IEEE Trans Biomed Eng. 2018 Mar;65(3):502-510. doi: 10.1109/TBME.2017.2700086. Epub 2017 May 2.
Key issues in the epilepsy seizure prediction research are (1) the reproducibility of results (2) the inability to compare multiple approaches directly. To overcome these problems, the seizure prediction challenge was organized on Kaggle.com. It aimed at establishing benchmarks on a dataset with predefined train, validation, and test sets. Our main objective is to analyze the competition format, and to propose improvements, which would facilitate a better comparison of algorithms. The second objective is to present a novel deep learning approach to seizure prediction and compare it to other commonly used methods using patient centered metrics.
We used the competition's datasets to illustrate the effects of data contamination. Having better data partitions, we compared three types of models in terms of different objectives.
We found that correct selection of test samples is crucial when evaluating the performance of seizure forecasting models. Moreover, we showed that models, which achieve state-of-the-art performance with respect to commonly used AUC, sensitivity, and specificity metrics, may not yet be suitable for practical usage because of low precision scores.

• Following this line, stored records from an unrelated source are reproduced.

`src/hw/timer_irq_regs.vh`:
```
// register offsets, field positions and reset values of the timer event status block
// assumes a 32-bit word bus with byte addresses, one aligned word per register
`ifndef TIMER_IRQ_REGS_VH
`define TIMER_IRQ_REGS_VH

// byte offsets
`define OFF_EVENT_MASK 12'h018
`define OFF_RAW_STATUS 12'h01c
`define OFF_MASKED_STATUS 12'h020
`define OFF_EVENT_CLEAR 12'h024

// event bit positions
`define BIT_FIRST_TIMEOUT 0
`define BIT_FIRST_CAP_MATCH 1
`define BIT_FIRST_CAP_EDGE 2
`define BIT_CLOCK_ALARM 3
`define BIT_SECOND_TIMEOUT 8
`define BIT_SECOND_CAP_MATCH 9
`define BIT_SECOND_CAP_EDGE 10

// implemented bits: 10:8 and 3:0; 31:11 and 7:4 read zero
`define EVENT_BITS_MASK 11'h070f
`define EVENT_RESET 11'h0000
`define ADDR_BITS 12

`endif

```
`src/hw/timer_interrupt_status.v`:
```
// event status, mask and clear registers of a general-purpose timer, on an ahb-lite slave port
// assumes events arrive as one-cycle pulses from logic clocked by hclk, one slave on the bus
//
// Functional notes
// - Each raw status bit is set by its event whatever the mask bit says.
// - Writing a one to a bit of the clear register clears that raw status bit.
// - A masked status bit reads one only when its mask bit and raw bit are both set.
// - Writing a one to a bit of the clear register clears that masked status bit too.
// - The first sub-timer time-out is raw bit 0, read-only, reset zero.
// - The first sub-timer capture match is raw bit 1, read-only, reset zero.
// - The first sub-timer capture edge is raw bit 2, read-only, reset zero.
// - The clock-alarm match is raw bit 3, read-only, reset zero.
// - The second sub-timer time-out is raw bit 8, read-only, reset zero.
// - The second sub-timer capture match is raw bit 9, read-only, reset zero.
// - The second sub-timer capture edge is raw bit 10, read-only, reset zero.
// - Masked bits sit at the raw positions 0 to 3 and 8 to 10, read-only, reset zero.
// - Bits 31:11 and 7:4 of both status registers read zero; software keeps them.
// - The mask register holds one enable per source at the status positions, one enables.
// - A zero written to any clear bit leaves the status bits unchanged.
`include "timer_irq_regs.vh"
`timescale 1ns/100ps
`default_nettype none

module timer_interrupt_status (
	input wire hclk,
	input wire hresetn,
	input wire hsel,
	input wire [31:0] haddr,
	input wire [1:0] htrans,
	input wire hwrite,
	input wire [2:0] hsize,
	input wire [31:0] hwdata,
	input wire hready,
	output wire hreadyout,
	output wire hresp,
	output reg [31:0] hrdata,
	input wire first_timeout_event,
	input wire first_capture_match_event,
	input wire first_capture_edge_event,
	input wire clock_alarm_event,
	input wire second_timeout_event,
	input wire second_capture_match_event,
	input wire second_capture_edge_event,
	output reg timer_irq
);

	reg [10:0] raw_status_reg;
	reg [10:0] raw_status_next;
	reg [10:0] event_mask_register_reg;
	reg [10:0] event_mask_next;
	reg wr_pending_reg;
	reg [`ADDR_BITS-1:0] wr_addr_reg;
	wire [10:0] event_vec;
	wire [10:0] masked_status;
	wire [10:0] clear_vec;
	wire addr_phase;
	wire [`ADDR_BITS-1:0] word_addr;

	// the slave never stretches a transfer and never errors
	assign hreadyout = 1'b1;
	assign hresp = 1'b0;

	assign addr_phase = hsel & hready & htrans[1];
	assign word_addr = {haddr[`ADDR_BITS-1:2], 2'b00};

	// event inputs gathered at their status positions; unused positions stay zero
	assign event_vec[`BIT_FIRST_TIMEOUT] = first_timeout_event;
	assign event_vec[`BIT_FIRST_CAP_MATCH] = first_capture_match_event;
	assign event_vec[`BIT_FIRST_CAP_EDGE] = first_capture_edge_event;
	assign event_vec[`BIT_CLOCK_ALARM] = clock_alarm_event;
	assign event_vec[7:4] = 4'h0;
	assign event_vec[`BIT_SECOND_TIMEOUT] = second_timeout_event;
	assign event_vec[`BIT_SECOND_CAP_MATCH] = second_capture_match_event;
	assign event_vec[`BIT_SECOND_CAP_EDGE] = second_capture_edge_event;

	// masked view is derived, so one clear serves both registers
	assign masked_status = raw_status_reg & event_mask_register_reg;

	// clear strobe exists only in the data phase of a write to the clear register
	assign clear_vec = (wr_pending_reg && wr_addr_reg == `OFF_EVENT_CLEAR) ?
		(hwdata[10:0] & `EVENT_BITS_MASK) : 11'h000;

	// address phase capture for writes
	always @(posedge hclk or negedge hresetn) begin
		if (!hresetn) begin
			wr_pending_reg <= 1'b0;
			wr_addr_reg <= 12'h000;
		end else begin
			wr_pending_reg <= addr_phase & hwrite;
			wr_addr_reg <= word_addr;
		end
	end

	// sticky status: set wins over a clear in the same cycle so no event is lost
	// next mask is formed here too, so the interrupt follows a mask write on the same edge
	always @* begin
		raw_status_next = (raw_status_reg & ~clear_vec) | event_vec;
		event_mask_next = event_mask_register_reg;
		// writes to the status offsets fall through untouched
		if (wr_pending_reg && wr_addr_reg == `OFF_EVENT_MASK) begin
			event_mask_next = hwdata[10:0] & `EVENT_BITS_MASK;
		end
	end

	always @(posedge hclk or negedge hresetn) begin
		if (!hresetn) begin
			raw_status_reg <= `EVENT_RESET;
			event_mask_register_reg <= `EVENT_RESET;
			timer_irq <= 1'b0;
		end else begin
			raw_status_reg <= raw_status_next & `EVENT_BITS_MASK;
			event_mask_register_reg <= event_mask_next;
			timer_irq <= |(raw_status_next & event_mask_next);
		end
	end

	// read data is registered at the address phase, so it stands during the data phase
	always @(posedge hclk or negedge hresetn) begin
		if (!hresetn) begin
			hrdata <= 32'h0000_0000;
		end else if (addr_phase && !hwrite) begin
			case (word_addr)
				`OFF_EVENT_MASK: hrdata <= {21'h00_0000, event_mask_register_reg};
				`OFF_RAW_STATUS: hrdata <= {21'h00_0000, raw_status_reg};
				`OFF_MASKED_STATUS: hrdata <= {21'h00_0000, masked_status};
				default: hrdata <= 32'h0000_0000;
			endcase
		end
	end

endmodule

`default_nettype wire

```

Correlation between validation and test datasets used in the competition limited its scientific value.
Our findings provide guidelines which allow for a more objective evaluation of seizure prediction models.
癫痫发作预测研究中的关键问题是(1)结果的可重复性(2)无法直接比较多种方法。为了克服这些问题,Kaggle.com 组织了癫痫发作预测挑战赛。它旨在建立具有预定义训练、验证和测试集的数据集上的基准。我们的主要目标是分析竞争格式,并提出改进建议,这将有助于更好地比较算法。第二个目标是提出一种新的深度学习方法来进行癫痫发作预测,并使用以患者为中心的指标与其他常用方法进行比较。
我们使用竞赛数据集来说明数据污染的影响。通过更好的数据分区,我们根据不同的目标比较了三种类型的模型。
我们发现,在评估癫痫预测模型的性能时,正确选择测试样本是至关重要的。此外,我们还表明,在常用 AUC、敏感性和特异性指标方面表现出色的模型,由于精度得分较低,可能还不适合实际使用。
竞赛中使用的验证数据集和测试数据集之间的相关性限制了其科学价值。
我们的研究结果为癫痫预测模型的更客观评估提供了指导。